Sunday, July 8, 2012
Conversations in my Head: a Leading Indicator
I've been holding a conversation in my head for several days now.
Well... actually... it's more like weeks.
Hmmm... truth be told, month's would be closer to the mark.
I'm not kidding.
It may surprise no one to discover that the conversation is best described as an argument. And it's not with myself. It's with someone else.
I'm happy to report that I've been winning the argument. Hands down. It's a bit like war games exercises in the military. I keep re-running and re-running the argument, to see how it works with different twists. And I keep winning it.
But actually, I'm losing. I'm losing because the argument in my head is a cheap substitute for healthy conflict resolution that ought to be playing out in real life.
Thus the title of this reflection.
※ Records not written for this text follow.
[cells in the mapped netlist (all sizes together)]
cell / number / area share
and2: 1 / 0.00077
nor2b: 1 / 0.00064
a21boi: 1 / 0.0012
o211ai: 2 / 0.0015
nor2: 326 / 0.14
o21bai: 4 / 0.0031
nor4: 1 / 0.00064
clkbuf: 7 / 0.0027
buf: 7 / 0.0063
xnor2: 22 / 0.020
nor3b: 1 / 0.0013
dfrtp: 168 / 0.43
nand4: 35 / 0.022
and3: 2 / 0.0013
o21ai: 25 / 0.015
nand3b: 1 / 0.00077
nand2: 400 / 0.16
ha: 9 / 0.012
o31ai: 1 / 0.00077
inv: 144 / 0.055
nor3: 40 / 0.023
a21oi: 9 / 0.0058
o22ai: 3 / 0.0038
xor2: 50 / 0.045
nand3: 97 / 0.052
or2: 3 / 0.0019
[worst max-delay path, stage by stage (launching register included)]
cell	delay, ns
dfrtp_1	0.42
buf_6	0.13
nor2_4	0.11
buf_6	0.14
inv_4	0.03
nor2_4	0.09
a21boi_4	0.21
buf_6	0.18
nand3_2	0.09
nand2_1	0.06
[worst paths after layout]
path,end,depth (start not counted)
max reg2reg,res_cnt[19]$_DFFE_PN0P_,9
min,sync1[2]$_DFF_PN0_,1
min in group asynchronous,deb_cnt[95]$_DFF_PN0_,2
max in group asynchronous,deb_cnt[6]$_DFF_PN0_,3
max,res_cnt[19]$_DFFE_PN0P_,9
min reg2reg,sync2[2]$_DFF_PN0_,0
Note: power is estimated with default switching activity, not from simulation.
## config.mk

```make
export PLATFORM = sky130hd
export DESIGN_NAME = shift_seq
export DESIGN_NICKNAME = d
export VERILOG_FILES = /design/src/rtl/shift_seq.sv
export SDC_FILE = /design/constraint.sdc
export NUM_CORES = 1
export LEC_CHECK = 0
export ABC_CLOCK_PERIOD_IN_PS = 4400
export BUFFER_PORTS_ARGS = -buffer_cell sky130_fd_sc_hd__buf_2
export CAP_MARGIN = 20
export CORE_ASPECT_RATIO = 0.9
export CORE_MARGIN = 2
export CORE_UTILIZATION = 45
export CTS_BUF_LIST = sky130_fd_sc_hd__clkbuf_8
export DETAILED_ROUTE_END_ITERATION = 10
export GPL_ROUTABILITY_DRIVEN = 1
export PLACE_DENSITY = 0.83
export SLEW_MARGIN = 40
export SYNTH_ARGS = -nofsm -noshare
export SYNTH_HDL_FRONTEND = slang
export SYNTH_SLANG_ARGS = --single-unit
```

## constraint.sdc

```tcl
create_clock -name clk_i -period 4.4 [get_ports clk_i]
set_input_delay 0.88 -clock clk_i [delete_from_list [all_inputs] [get_ports clk_i]]
set_output_delay 0.88 -clock clk_i [all_outputs]
set_load 0.005 [all_outputs]
```

## src/rtl/shift_seq.sv

```systemverilog
// shift_seq: sequences an external 8-bit shifter through load, amt shift cycles and a result capture.
// Optional abort input is compiled in when SHIFT_SEQ_ABORT_EN is defined.
module shift_seq (
  input  logic       clk_i,
  input  logic       rst_n_i,
  input  logic       start_i,
  input  logic       dir_i,
  input  logic       mode_i,
  input  logic [2:0] amt_i,
  input  logic [7:0] din_i,
  input  logic       carry_in_i,
`ifdef SHIFT_SEQ_ABORT_EN
  input  logic       abort_i,
`endif
  output logic [1:0] sh_s_o,
  output logic       sh_m_o,
  output logic       sh_co_o,
  output logic [7:0] sh_d_o,
  input  logic [7:0] sh_q_i,
  input  logic       sh_cn_i,
  output logic       busy_o,
  output logic       done_o,
  output logic [7:0] result_o,
  output logic       cout_o
);

  typedef enum logic [1:0] {
    IDLE  = 2'd0,
    LOAD  = 2'd1,
    SHIFT = 2'd2,
    DONE  = 2'd3
  } state_e;

  // Request captured at acceptance; everything downstream works from this copy.
  typedef struct packed {
    logic       dir;
    logic       mode;
    logic [2:0] amt;
    logic [7:0] din;
    logic       cin;
  } req_t;

  state_e     state_q, state_d;
  req_t       req_q, req_d;
  logic [2:0] cnt_q, cnt_d;
  logic       done_q, done_d;
  logic [7:0] result_q, result_d;
  logic       cout_q, cout_d;
  logic       abort_w;

`ifdef SHIFT_SEQ_ABORT_EN
  assign abort_w = abort_i;
`else
  assign abort_w = 1'b0;
`endif

  always_ff @(posedge clk_i or negedge rst_n_i) begin
    if (!rst_n_i) begin
      state_q  <= IDLE;
      req_q    <= '0;
      cnt_q    <= 3'd0;
      done_q   <= 1'b0;
      result_q <= 8'h00;
      cout_q   <= 1'b0;
    end else begin
      state_q  <= state_d;
      req_q    <= req_d;
      cnt_q    <= cnt_d;
      done_q   <= done_d;
      result_q <= result_d;
      cout_q   <= cout_d;
    end
  end

  always_comb begin
    state_d  = state_q;
    req_d    = req_q;
    cnt_d    = cnt_q;
    done_d   = 1'b0;
    result_d = result_q;
    cout_d   = cout_q;
    unique case (state_q)
      IDLE: begin
        if (start_i) begin
          req_d.dir  = dir_i;
          req_d.mode = mode_i;
          req_d.amt  = amt_i;
          req_d.din  = din_i;
          req_d.cin  = carry_in_i;
          state_d    = LOAD;
        end
      end
      LOAD: begin
        if (abort_w) begin
          state_d = IDLE;
        end else if (req_q.amt == 3'd0) begin
          state_d = DONE;
        end else begin
          cnt_d   = req_q.amt;
          state_d = SHIFT;
        end
      end
      SHIFT: begin
        if (abort_w) begin
          cnt_d   = 3'd0;
          state_d = IDLE;
        end else begin
          cnt_d = cnt_q - 3'd1;
          if (cnt_q == 3'd1) state_d = DONE;
        end
      end
      DONE: begin
        // With no shifts the shifter carry was never driven by a shift, so use the operand carry.
        result_d = sh_q_i;
        cout_d   = (req_q.amt == 3'd0) ? req_q.cin : sh_cn_i;
        done_d   = 1'b1;
        state_d  = IDLE;
      end
      default: state_d = IDLE;
    endcase
  end

  always_comb begin
    sh_s_o = 2'b00;
    unique case (state_q)
      LOAD:    sh_s_o = 2'b11;
      SHIFT:   sh_s_o = req_q.dir ? 2'b01 : 2'b10;
      default: sh_s_o = 2'b00;
    endcase
  end

  assign sh_m_o   = req_q.mode;
  assign sh_co_o  = req_q.cin;
  assign sh_d_o   = req_q.din;
  assign busy_o   = (state_q != IDLE);
  assign done_o   = done_q;
  assign result_o = result_q;
  assign cout_o   = cout_q;

endmodule

```

* After elaboration in Yosys (flattened, before gate mapping)
Index checks and enable logic that the tools add are counted.
W data, S select, Z words.
** Operators by class
- $add $sub $neg :: 1
- Eq/ne operators :: 7
- Mux-type cells :: 10
- Reductions and logical operators :: 7
** Operators by type and width (number)
- $pmux W2 S4 :: 1
- $mux W2 :: 3
- $ne A2 B2 Y1 const B :: 3
- $pmux W3 S2 :: 1
- $reduce_and A2 Y1 :: 3
- $eq A2 B2 Y1 const B :: 2
- $pmux W2 S2 :: 1
- $reduce_bool A2 Y1 :: 2
- $eq A3 B1 Y1 const B :: 1
- $logic_not A3 Y1 :: 1
- $mux W1 :: 3
- $mux W3 :: 1
- $sub A3 B1 Y3 const B :: 1
- $eq A2 B1 Y1 const B :: 1
- $logic_not A2 Y1 :: 1
** Word-level totals
- Flip-flop bits (word level) :: 29
- Output and inout port bits :: 23

* Logic depth before layout (Yosys ltp)
Gate-level depths: netlist (run 1).
- Word-level depth :: 3
- Depth in mapped cells :: 6
- Mapped depth without buffers :: 5

* Least setup slack after synthesis (run 1)
No wires, ideal clock.
- Path type :: reg-to-output
- Start :: register state_q[0]
- End :: output sh_s_o[0]
- Data arrival time :: 1.027 ns
- Setup slack :: 2.493 ns
- Cell stages (with the launch flop) :: 6
- Path through :: dfrtp_1 > inv_1 > ha_1 > buf_2 > a21oi_1 > nor2b_1
** On the way
- Cells in the longest elaborated chain, start to end :: 2
** Ends and longest elaborated chain
- start, declared :: line 43 : state_e state_q, state_d;
- start signal, assigned :: line 66 : state_q <= state_d;
- $eq A2 B2 Y1 / $eq A2 B1 Y1 (equally long branches) :: line 125 : unique case (state_q)
- $pmux W2 S2 (*) :: line 125
- end, declared :: line 15 : output logic [1:0] sh_s_o,
Mark *: on every way between the ends. The rest lies on a longest branch, timed or not.

* Worst setup path in the final report (run 1)
Same ends and word-level chain as after synthesis.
By the time I find myself re-running a conversation (or argument) in my head more than once, I think I have all I need to know about what unfinished business I'm carrying around with me.
I need to have a cozy chat with God, and let the matter go.
Or...
I need to have that conversation with some special somebody. And see it through.
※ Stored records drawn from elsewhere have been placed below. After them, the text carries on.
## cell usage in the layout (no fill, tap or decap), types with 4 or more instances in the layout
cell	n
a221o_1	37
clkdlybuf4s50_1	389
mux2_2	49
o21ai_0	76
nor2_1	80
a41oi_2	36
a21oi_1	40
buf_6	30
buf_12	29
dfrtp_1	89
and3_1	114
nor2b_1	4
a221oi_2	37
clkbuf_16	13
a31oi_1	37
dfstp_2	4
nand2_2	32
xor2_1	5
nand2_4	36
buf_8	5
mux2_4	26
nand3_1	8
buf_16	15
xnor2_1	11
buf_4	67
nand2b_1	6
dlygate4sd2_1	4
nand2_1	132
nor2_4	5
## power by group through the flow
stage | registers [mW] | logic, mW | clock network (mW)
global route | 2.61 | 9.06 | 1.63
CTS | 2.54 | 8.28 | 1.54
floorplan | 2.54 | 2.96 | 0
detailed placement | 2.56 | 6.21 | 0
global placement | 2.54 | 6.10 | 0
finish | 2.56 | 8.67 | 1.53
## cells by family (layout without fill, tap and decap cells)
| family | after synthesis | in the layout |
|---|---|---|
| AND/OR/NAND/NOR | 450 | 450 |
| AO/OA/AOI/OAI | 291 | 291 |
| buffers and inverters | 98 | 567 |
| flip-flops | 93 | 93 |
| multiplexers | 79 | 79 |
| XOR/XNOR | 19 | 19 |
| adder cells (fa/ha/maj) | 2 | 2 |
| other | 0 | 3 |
<file path="config.mk">
export PLATFORM = sky130hd
export DESIGN_NAME = sram_arbiter_2p
export DESIGN_NICKNAME = d
export VERILOG_FILES = /design/src/rtl/sram_arbiter_2p.sv
export SDC_FILE = /design/constraint.sdc
export NUM_CORES = 1
export LEC_CHECK = 0
export ABC_AREA = 1
export CAP_MARGIN = 20
export CELL_PAD_IN_SITES_DETAIL_PLACEMENT = 0
export CELL_PAD_IN_SITES_GLOBAL_PLACEMENT = 1
export CORE_MARGIN = 5
export CORE_UTILIZATION = 32
export CTS_BUF_LIST = sky130_fd_sc_hd__clkbuf_16
export DETAILED_ROUTE_END_ITERATION = 6
export GPL_TIMING_DRIVEN = 0
export PLACE_DENSITY = 0.93
export SLEW_MARGIN = 10
export SYNTH_ARGS = -nofsm -noshare
export SYNTH_HDL_FRONTEND = slang
export SYNTH_SLANG_ARGS = --single-unit
</file>
<file path="constraint.sdc">
create_clock -name i_clk -period 2.6 [get_ports i_clk]
set_input_delay 0.26 -clock i_clk [delete_from_list [all_inputs] [get_ports i_clk]]
set_output_delay 0.26 -clock i_clk [all_outputs]
set_load 0.03 [all_outputs]
</file>
$ cat config.mk
export PLATFORM = sky130hd
export DESIGN_NAME = program_counter_stk
export DESIGN_NICKNAME = d
export VERILOG_FILES = /design/src/rtl/program_counter_stk.sv
export SDC_FILE = /design/constraint.sdc
export NUM_CORES = 1
export LEC_CHECK = 0
export ABC_AREA = 1
export CELL_PAD_IN_SITES_DETAIL_PLACEMENT = 0
export CELL_PAD_IN_SITES_GLOBAL_PLACEMENT = 1
export CORE_MARGIN = 5
export CORE_UTILIZATION = 28
export DETAILED_ROUTE_END_ITERATION = 8
export GPL_ROUTABILITY_DRIVEN = 0
export GPL_TIMING_DRIVEN = 1
export HOLD_SLACK_MARGIN = 0.02
export PLACE_DENSITY_LB_ADDON = 0.2
export SYNTH_ARGS = -nofsm -noshare
export SYNTH_HDL_FRONTEND = slang
export SYNTH_SLANG_ARGS = --single-unit
$ cat constraint.sdc
create_clock -name clk -period 1.7 [get_ports clk]
set_input_delay 0.51 -clock clk [delete_from_list [all_inputs] [get_ports clk]]
set_output_delay 0.51 -clock clk [all_outputs]
set_load 0.005 [all_outputs]
$ cat src/rtl/program_counter_stk.sv
// Program counter with increment, relative branch, absolute jump and an optional
// hardware call/return stack (enabled by defining PC_RET_STACK_EN).
module program_counter_stk #(
  parameter int             AW        = 8,
  parameter int             OW        = 6,
  parameter int             DEPTH     = 4,
  parameter logic [AW-1:0]  RESET_VEC = '0
) (
  input  logic          clk,
  input  logic          rst_n,
  input  logic          stall,
  input  logic          pi,
  input  logic          pl,
  input  logic          pj,
  input  logic          call,
  input  logic          ret,
  input  logic [OW-1:0] ad,
  input  logic [AW-1:0] ja,
  output logic [AW-1:0] add_out,
  output logic          stk_empty,
  output logic          stk_full,
  output logic          cmd_err,
  output logic          stk_err
);

  function automatic logic signed [AW-1:0] sext_off(input logic signed [OW-1:0] v);
    logic signed [AW-1:0] r;
    r = v;
    return r;
  endfunction

  logic [2:0]    n_cmd;
  logic [AW-1:0] pc_inc;
  logic [AW-1:0] pc_nxt;
  logic          cmd_err_nxt;

  assign n_cmd  = 3'(pi) + 3'(pl) + 3'(pj) + 3'(call) + 3'(ret);
  assign pc_inc = add_out + AW'(1);

`ifdef PC_RET_STACK_EN
  localparam int PW = $clog2(DEPTH);
  localparam int CW = PW + 1;

  logic [CW-1:0] cnt;
  logic [CW-1:0] cnt_nxt;
  logic [AW-1:0] stk_mem [DEPTH];
  logic          push;
  logic          stk_err_nxt;
  logic          is_full;
  logic          is_empty;
  logic [PW-1:0] wr_idx;
  logic [PW-1:0] rd_idx;
  logic [CW-1:0] cnt_dec;

  assign is_full  = (cnt == CW'(DEPTH));
  assign is_empty = (cnt == '0);
  assign cnt_dec  = cnt - CW'(1);
  assign wr_idx   = cnt[PW-1:0];
  assign rd_idx   = cnt_dec[PW-1:0];

  always_comb begin
    pc_nxt      = add_out;
    cnt_nxt     = cnt;
    push        = 1'b0;
    cmd_err_nxt = 1'b0;
    stk_err_nxt = 1'b0;
    if (!stall) begin
      if (n_cmd > 3'd1) begin
        cmd_err_nxt = 1'b1;
      end else if (pi) begin
        pc_nxt = pc_inc;
      end else if (pl) begin
        pc_nxt = add_out + sext_off(ad);
      end else if (pj) begin
        pc_nxt = ja;
      end else if (call) begin
        if (is_full) begin
          stk_err_nxt = 1'b1;
        end else begin
          push    = 1'b1;
          cnt_nxt = cnt + CW'(1);
          pc_nxt  = ja;
        end
      end else if (ret) begin
        if (is_empty) begin
          stk_err_nxt = 1'b1;
        end else begin
          cnt_nxt = cnt_dec;
          pc_nxt  = stk_mem[rd_idx];
        end
      end
    end
  end

  // Return-address storage carries no reset; only the count qualifies it.
  always_ff @(posedge clk) begin
    if (push) stk_mem[wr_idx] <= pc_inc;
  end

  always_ff @(posedge clk or negedge rst_n) begin
    if (!rst_n) begin
      add_out   <= RESET_VEC;
      cnt       <= '0;
      stk_empty <= 1'b1;
      stk_full  <= 1'b0;
      cmd_err   <= 1'b0;
      stk_err   <= 1'b0;
    end else begin
      add_out   <= pc_nxt;
      cnt       <= cnt_nxt;
      stk_empty <= (cnt_nxt == '0);
      stk_full  <= (cnt_nxt == CW'(DEPTH));
      cmd_err   <= cmd_err_nxt;
      stk_err   <= stk_err_nxt;
    end
  end
`else
  // Without a stack, call and ret are treated as illegal opcodes.
  always_comb begin
    pc_nxt      = add_out;
    cmd_err_nxt = 1'b0;
    if (!stall) begin
      if (n_cmd > 3'd1 || call || ret) begin
        cmd_err_nxt = 1'b1;
      end else if (pi) begin
        pc_nxt = pc_inc;
      end else if (pl) begin
        pc_nxt = add_out + sext_off(ad);
      end else if (pj) begin
        pc_nxt = ja;
      end
    end
  end

  always_ff @(posedge clk or negedge rst_n) begin
    if (!rst_n) begin
      add_out <= RESET_VEC;
      cmd_err <= 1'b0;
    end else begin
      add_out <= pc_nxt;
      cmd_err <= cmd_err_nxt;
    end
  end

  assign stk_empty = 1'b1;
  assign stk_full  = 1'b0;
  assign stk_err   = 1'b0;
`endif

endmodule

# Word level (Yosys, flattened, before mapping)
# Cells that the tools add are included.
# W data, S select, Z words.
[op_classes]
n_reduce_logical = 4
addsub = 6
n_lt_le_gt_ge = 1
n_bitwise = 2
mux = 5
[ops]
columns = ["cell", "count"]
rows = [
  ["$mux W8", 3],
  ["$add A8 B1 Y8 const B", 1],
  ["$add A8 B8 Y8", 1],
  ["$add A3 B1 Y3", 2],
  ["$add A2 B1 Y3", 1],
  ["$gt A3 B1 Y1 const B", 1],
  ["$reduce_and A3 Y1", 1],
  ["$reduce_bool A3 Y1", 1],
  ["$add A1 B1 Y2", 1],
  ["$logic_or A1 B1 Y1", 2],
  ["$mux W1", 2],
  ["$not A1 Y1", 2],
]
[totals]
wordCells = 20
output_inout_bits = 12
inputBits = 22
register_bits = 9

# Logic depth before layout (Yosys ltp)
[depth]
depth_word = 9
ltp_mapped = 13

# Worst setup path before layout
# Ideal clock, no wire load.
[synth_path]
path_type = "input-to-reg"
start = "input port pi"
end = "register add_out[7]"
slack_ns = -0.576
setup_time_ns = 0.120
required_time_ns = 1.580
path_buffers = 1
arrival_ns = 2.156
cell_stages = 13
path_cell_list = "clkbuf_8 inv_2 fa_1 inv_1 ha_1 nand2_1 nand2_1 nor2_2 nand3b_4 clkinv_2 nand2_1 inv_1 a21oi_2"
[synth_via]
elab_chain_cells = 9
word_cells_on_any_way = 11
classes_between = "add/sub: 4; order compare: 1; mux: 1; bitwise: 1; reduce/logical: 4"
[synth_lines]
columns = ["element", "line_no", "text"]
rows = [
  ["start, declared", "12", "input logic pi,"],
  ["$add A1 B1 Y2", "37", "assign n_cmd = 3'(pi) + 3'(pl) + 3'(pj) + 3'(call) + 3'(ret);"],
  ["$add A2 B1 Y3", "37", ""],
  ["$add A3 B1 Y3 (2 in series)", "37", ""],
  ["$gt A3 B1 Y1", "123", "if (n_cmd > 3'd1 || call || ret) begin"],
  ["$logic_or A1 B1 Y1 (2 in series)", "123", ""],
  ["$not A1 Y1 (no source line)", "--", ""],
  ["$reduce_and A3 Y1 (no source line)", "--", ""],
  ["end signal, assigned", "140", "add_out <= pc_nxt;"],
  ["end, declared", "19", "output logic [AW-1:0] add_out,"],
]
# Several ways; a longest one is shown, not always the timed one.
# A chain may end at the register's enable or synchronous reset.

# Worst setup path after layout
[layout_path]
start = "input port pi"
end = "register add_out[3]"
# Same word-level chain as after synthesis.

==> flow_metrics.env <==
export IMPL_top_layer_used="met4"
export IMPL_wl_met1_um=1530
export IMPL_htree_num_levels=1
export IMPL_grt_pass1_vias=1187
export IMPL_area_growth_synth_to_final_pct=52.7
export IMPL_cts_root_buf="sky130_fd_sc_hd__clkbuf_8"
export IMPL_routed_via_count=1175
export IMPL_finalCritPeriodShare_pct=119
export IMPL_io_buffer_count=30
export IMPL_power_per_cell_area_mw_per_mm2=1110
export IMPL_die_x_um=72.1
export IMPL_worst_path_largest_cell_delay_ns=0.52
export IMPL_synth_adder_area_share_pct=15.3
export IMPL_worst_setup_path_end_kind="register"
export IMPL_route_met3_wl_um=75
export IMPL_grt_remaining_overflow=0
export IMPL_io_pins=34
export IMPL_vdd_ir_drop_max_mv=0.351
export IMPL_area_share_of_xor_xnor_cells_in_the_synthesized_design_pct=3.25
export IMPL_final_fill_count=413
export IMPL_antenna_found_initial=0
export IMPL_floorplan_initialDensity_pct=29.2
export IMPL_synth_mux_area_fraction_pct=0
export IMPL_diodes=0
export IMPL_clkTransAtPathRegs_ns=0.05
export IMPL_layout_min_cycle_time_ns=2.02
export IMPL_design_power_total_mw=1.82
export IMPL_design_die_area_mm2=0.00519
export IMPL_setup_viol_count_final=9
export IMPL_mappedNetlistArea_mm2=0.00108
export IMPL_grt_use_total_pct=12.9
export IMPL_top_cell_family_by_delay_on_the_critical_path="adder cells"
export IMPL_tritoncts_buffers=3
export IMPL_die_y_um=72.1
export IMPL_power_leakage_nw=0.848
export IMPL_rrSetupSlack_ns=-0.03
export IMPL_timing_critical_path_cells="buf_8, inv_8, fa_1, inv_1, ha_1, nand2_1, nand2_2, nor2_4, nand3b_4, clkinv_2, nor2_1, a21oi_1"
export IMPL_finish_utilization_pct=44.6
export IMPL_wl_per_cell_um=11.7
export IMPL_cp_arrival_ns=2.17
export IMPL_design_final_nets=253
export IMPL_highest_clock_frequency_the_design_can_meet_ghz=0.495
export IMPL_critical_path_max_fanout=8
export IMPL_met2_wirelength_um=1470
export IMPL_dominantRegCellSynth="sky130_fd_sc_hd__dfrtp_1"
export IMPL_postRouteWirelength_um=3120
export IMPL_hold_path_class="primary input to async pin"
export IMPL_core_mm2=0.00369
export IMPL_post_layout_nonfiller_instances=266
export IMPL_worstPathBufferInverterCount=4
export IMPL_synth_top_cell_by_area="sky130_fd_sc_hd__dfrtp_1"
export IMPL_ant_nets=0
export IMPL_timing_hold_violations_final=0
export IMPL_cts_path_max_buffers=2
export IMPL_status="complete, but fails checks"
export IMPL_post_synth_and_or_nand_nor_area_fraction_pct=34.3
export IMPL_post_synth_num_cell_types=28
export IMPL_drtIter0Drc=26
export IMPL_drc=0
export IMPL_postSynthCellCount=166
export IMPL_synth_enable_flop_cells=0
export IMPL_number_of_standard_cell_rows_in_the_floorplan=22
export IMPL_failed_checks="negative setup slack"
export IMPL_critical_path_startpoint_type="primary input"
export IMPL_cts_sinks=9
export IMPL_place_detailed_hpwl_um=2390
export IMPL_holdBufCountCts=0
export IMPL_detailedRoute_firstPassIterationCount=3
export IMPL_synth_top_area_share_pct=20.9
export IMPL_async_flop_share_pct=100
export IMPL_numPlacedInstances=255
export IMPL_timing_worst_setup_path_type="primary input to register"
export IMPL_timing_final_ws_setup_ns=-0.320
export IMPL_maxSlewViolCount=0
export IMPL_synth_area_leaders="sky130_fd_sc_hd__dfrtp_1 (21%), sky130_fd_sc_hd__nand2_1 (14%), sky130_fd_sc_hd__ha_1 (12%)"
export IMPL_worst_path_cell_with_the_longest_stage_delay="sky130_fd_sc_hd__fa_1"
export IMPL_syn_mean_instance_area_um2=6.50
export IMPL_grt_setup_unrepaired="true"
export IMPL_route_detailed_vias_per_inst=4.42
export IMPL_worst_ep_required_time_ns=1.85
export IMPL_synthesis_yosys_warnings=0
export IMPL_global_route_wire_length_before_repair_um=5340
export IMPL_synth_seq_cells=9
export IMPL_largest_family_of_logic_cells_by_synthesized_area="simple AND/OR/NAND/NOR gates"
export IMPL_drv_cap=0
export IMPL_finClkSkew_ns=0.00172
export IMPL_insertion_delay_ns=0.23
export IMPL_ys_seq_area_share_pct=20.9
export IMPL_post_route_cells_drive_above_1_share_pct=25.2
export IMPL_maximum_number_of_pins_on_one_net_before_global_route_repair=12
export IMPL_complex_gate_fraction_of_the_synthesized_area_pct=12.9
export IMPL_layout_cells_most_common="sky130_fd_sc_hd__nand2_1"
export IMPL_cts_tree="built"
export IMPL_final_cell_mix="sky130_fd_sc_hd__nand2_1 (35), sky130_fd_sc_hd__nor2_1 (25), sky130_fd_sc_hd__clkdlybuf4s50_1 (23)"
## through the flow
stage	hold WS [ns]	area [µm²]	setup TNS, ns	setup WS (ns)
2_1_floorplan	0.214	1100	-3.57	-0.478
3_3_place_gp	0.597	1530	-8.50	-1.03
3_5_place_dp	0.592	1530	-8.74	-1.06
4_1_cts	0.614	1610	-2.51	-0.310
5_1_grt	0.631	1650	-3.35	-0.409
6_report	0.600	1650	-2.45	-0.320
## power by group
part	switching, mW	leakage, nW	internal (mW)	total [mW]
clock network	0.0883	0.0228	0.164	0.252
registers	0.0849	0.104	0.299	0.384
logic	0.589	0.722	0.595	1.18
total	0.763	0.848	1.06	1.82
## flip-flops by register name (all words and copies together), names as in the netlist
name     count
cmd_err      1
add_out      8
## final cells by class
cell class / instances / area (µm²) / area share, %
clock buffers: 4 / 45.0 / 2.74
well taps: 48 / 60.1 / 3.65
inverters: 25 / 106 / 6.46
repair inverters: 1 / 5.00 / 0.304
multi-input cells: 128 / 749 / 45.5
flip-flops and latches: 9 / 229 / 13.9
repair buffers: 51 / 452 / 27.4
## cells in the mapped netlist, types with 2 or more instances
library cell / instances
sky130_fd_sc_hd__ha_1: 10
sky130_fd_sc_hd__nand2_1: 39
sky130_fd_sc_hd__dfrtp_1: 9
sky130_fd_sc_hd__conb_1: 2
sky130_fd_sc_hd__o211ai_1: 2
sky130_fd_sc_hd__fa_1: 2
sky130_fd_sc_hd__nor2_2: 2
sky130_fd_sc_hd__a21oi_1: 13
sky130_fd_sc_hd__nand3_1: 10
sky130_fd_sc_hd__inv_1: 23
sky130_fd_sc_hd__nor2_1: 27
sky130_fd_sc_hd__buf_4: 3
sky130_fd_sc_hd__xor2_1: 3
sky130_fd_sc_hd__o22ai_1: 2
sky130_fd_sc_hd__o21ai_0: 6
## path summary, 6_finish.rpt
| kind | start | endpoint | cells after the start |
|---|---|---|---|
| max | pi | add_out[3]$_DFFE_PN0P_ | 12 |
| min | rst_n | cmd_err$_DFF_PN0_ | 1 |
| max reg2reg | add_out[0]$_DFFE_PN0P_ | add_out[6]$_DFFE_PN0P_ | 12 |
| min reg2reg | add_out[1]$_DFFE_PN0P_ | add_out[1]$_DFFE_PN0P_ | 2 |
| max in group asynchronous | rst_n | add_out[5]$_DFFE_PN0P_ | 1 |
| min in group clk | add_out[1]$_DFFE_PN0P_ | add_out[1]$_DFFE_PN0P_ | 2 |
## per-layer routing
metal	up-vias	track usage, %
met5	-	0
met4	0	4.38
met3	5	1.25
met2	19	21.9
met1	529	16.9
li1	622	-
## worst register-to-register path: stages, from the launching register on
cell,delay (ns)
sky130_fd_sc_hd__dfrtp_1,0.35
sky130_fd_sc_hd__ha_2,0.20
sky130_fd_sc_hd__inv_2,0.04
sky130_fd_sc_hd__fa_2,0.37
sky130_fd_sc_hd__inv_2,0.06
sky130_fd_sc_hd__nand2_2,0.05
sky130_fd_sc_hd__nand2_2,0.07
sky130_fd_sc_hd__nand3b_1,0.10
sky130_fd_sc_hd__nand2_1,0.08
sky130_fd_sc_hd__nand2_1,0.05
sky130_fd_sc_hd__nand3_1,0.07
sky130_fd_sc_hd__nand2_1,0.07
sky130_fd_sc_hd__a21oi_1,0.14
## what timing repair did
action | CTS | global route
gates cloned | 1 | 0
pin swaps | 13 | 5
setup endpoints to repair | 15 | 12
buffers inserted | 4 | 3
gates resized for setup | 32 | 7
## logic make-up (layout without fill, tap and decap cells)
kind of cell	after synthesis	after routing
other	2	3
adders and majority gates	12	12
xor gates and xnor gates	4	4
and+or+nand+nor	84	84
AOI/OAI and AO/OA	25	25
buffers and inverters	30	81
DFF	9	9
(Power assumes the default switching activity.)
But arguing endlessly in the privacy of my own head is helping no one. It's a Losing Indicator.
The other person may have no clue that something's wrong. Or maybe they do know something is wrong, are rightly afraid to take the top off a screaming kettle of steam. Either way the net of it, for the other person, is a diminished relationship.
As for me? I'm certainly worse off. I know that because when I hold these closed-door sessions in my head, my gut keeps informing me that it's a whole-body affair, whether my head likes it or not.
And it ain't healthy.
I know this is Healthy Living 101 stuff, and yet somehow the notion of treating arguments in my head as a leading indicator feels like a new thought. I'm not sure why.
In any case, I guess I have my marching orders now. Or at least a leading from the Lord.
Will I follow?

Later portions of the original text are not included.